A) Schematic representation of the 3.6 kb OCF2 fragment, with putative binding sites for OCT4/SOX2 proteins indicated. B) Binding of recombinant OCT4 protein to WT or mutated oligos was assessed. Upward shift in the gel band (*→) indicates OCT4 binding. Unbound oligonucleotides are seen as a lower band (→). C) Oct4 ChIP-QPCR was performed in OCF2ΔOCT4/SOX2 ESCs differentiated for 0,3, or 6 days (−)LIF. Allele-specific Taqman probes were used to distinguish the endogenous Oct4 distal enhancer (DE) region (Chr. 17, blue underline “A”) from the mutated transgenic DE region (Chr. 11, red underline “B”). OCT4 enrichment at each site is reported relative to IgG. Error bars = +/− SEM of 3 biological replicates, and p-values for Student’s t-Test statistic are reported. *=p<0.05. D) Oct4 ChIP-QPCR was performed in OCF2ΔYY1 ESCs, using allele-specific Taqman probes to distinguish endogenous Oct4 distal enhancer (DE) region (Chr. 17, blue underline “A”) from mutated transgenic DE region (Chr. 11, green underline “C”). OCT4 enrichment expressed relative to IgG. Error bars = +/− SEM of 3 biological replicates. See also Tables S4.

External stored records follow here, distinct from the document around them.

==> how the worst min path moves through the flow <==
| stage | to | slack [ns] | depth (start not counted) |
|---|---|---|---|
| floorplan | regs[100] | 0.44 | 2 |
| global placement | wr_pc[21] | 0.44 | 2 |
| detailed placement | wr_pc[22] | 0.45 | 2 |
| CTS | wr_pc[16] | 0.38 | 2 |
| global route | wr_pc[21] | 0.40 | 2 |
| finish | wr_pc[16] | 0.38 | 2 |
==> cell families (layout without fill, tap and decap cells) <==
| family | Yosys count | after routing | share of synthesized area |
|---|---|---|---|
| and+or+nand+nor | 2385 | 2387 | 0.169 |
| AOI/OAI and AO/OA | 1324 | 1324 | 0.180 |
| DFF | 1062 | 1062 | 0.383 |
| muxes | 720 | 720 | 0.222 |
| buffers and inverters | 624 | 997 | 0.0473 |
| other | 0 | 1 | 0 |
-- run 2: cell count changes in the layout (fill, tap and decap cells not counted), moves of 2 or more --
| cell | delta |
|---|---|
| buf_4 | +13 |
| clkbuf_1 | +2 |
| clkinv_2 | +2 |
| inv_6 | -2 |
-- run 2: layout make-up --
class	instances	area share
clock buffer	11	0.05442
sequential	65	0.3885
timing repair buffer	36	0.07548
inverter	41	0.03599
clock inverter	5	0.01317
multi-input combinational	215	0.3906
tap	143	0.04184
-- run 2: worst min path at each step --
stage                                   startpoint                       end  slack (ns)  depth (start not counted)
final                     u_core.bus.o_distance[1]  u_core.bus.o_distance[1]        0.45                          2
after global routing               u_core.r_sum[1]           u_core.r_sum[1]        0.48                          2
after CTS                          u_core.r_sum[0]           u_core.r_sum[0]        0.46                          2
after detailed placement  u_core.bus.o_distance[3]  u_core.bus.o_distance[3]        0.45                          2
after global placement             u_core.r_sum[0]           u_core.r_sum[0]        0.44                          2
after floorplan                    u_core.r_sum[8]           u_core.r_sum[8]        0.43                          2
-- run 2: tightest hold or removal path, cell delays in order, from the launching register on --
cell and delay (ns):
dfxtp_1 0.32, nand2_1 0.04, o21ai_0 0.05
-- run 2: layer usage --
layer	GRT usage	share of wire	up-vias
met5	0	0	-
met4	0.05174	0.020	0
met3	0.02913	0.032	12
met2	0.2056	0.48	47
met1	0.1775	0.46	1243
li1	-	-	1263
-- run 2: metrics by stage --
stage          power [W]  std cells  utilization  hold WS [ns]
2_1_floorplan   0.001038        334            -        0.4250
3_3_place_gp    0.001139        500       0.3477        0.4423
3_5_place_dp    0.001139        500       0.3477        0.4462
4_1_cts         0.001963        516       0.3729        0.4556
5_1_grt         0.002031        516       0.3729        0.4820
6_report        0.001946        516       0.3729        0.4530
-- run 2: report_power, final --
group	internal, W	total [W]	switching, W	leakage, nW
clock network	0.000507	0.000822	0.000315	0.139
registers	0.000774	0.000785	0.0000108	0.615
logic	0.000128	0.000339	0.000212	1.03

Figure 7. Intact OCT4/SOX2 protein binding sites are necessary for inter-chromosomal interactions in trans

A–C) Circular chromosome conformation capture followed by paired-end DNA sequencing (4C-seq) utilized to evaluate inter-chromosomal interactions between the WT endogenous Oct4 locus (Chr. 17) and a mutated OCF2 transgenic locus (Chr. 11) in A) “pairing deficient” OCF2ΔOCT4/SOX2 ESCs and B) “pairing competent” OCF2ΔYY1 ESCs. C) The frequency of inter-chromosomal contacts between the WT Oct4 locus (Chr. 17) and a mutated OCF2 transgenic locus (Chr. 11) was determined and is reported as the fold enrichment relative to the background level of inter-chromosomal interactions at a non-interacting genomic region. The change in trans-interactions was compared between Day 0 and Day 3 in each cell line. Error bars = +/− SEM of 2 biological replicates, and p-values for Student’s t-Test statistic are reported. *=p<0.05. D) H3K9me2 ChIP-QPCR was performed in OCF2ΔOCT4/SOX2 ESCs differentiated for 0, 3, or 6 days (−) LIF. Allele-specific Taqman probes were used to distinguish the endogenous Oct4 distal enhancer (DE) region (Chr. 17, blue underline “A”) from the mutated transgenic DE region (Chr. 11, red underline “B”). H3K9me2 enrichment at each site is reported as fold enrichment relative to Day 0 values. Error bars = +/− SEM of at least 2 biological replicates, and p-values for Student’s t-Test statistic are reported. *=p<0.05. E) H3K9me2 ChIP-QPCR was performed in OCF2ΔYY1 ESCs differentiated for 0, 3, or 6 days (−) LIF. Allele-specific Taqman probes were used to distinguish the WT Oct4 distal enhancer (DE) region (Chr. 17, blue underline “A”) from the mutated transgenic DE region (Chr. 11, green underline “B”). H3K9me2 enrichment at each site is reported as fold enrichment relative to Day 0 values. Error bars = +/− SEM of at least 2 biological replicates.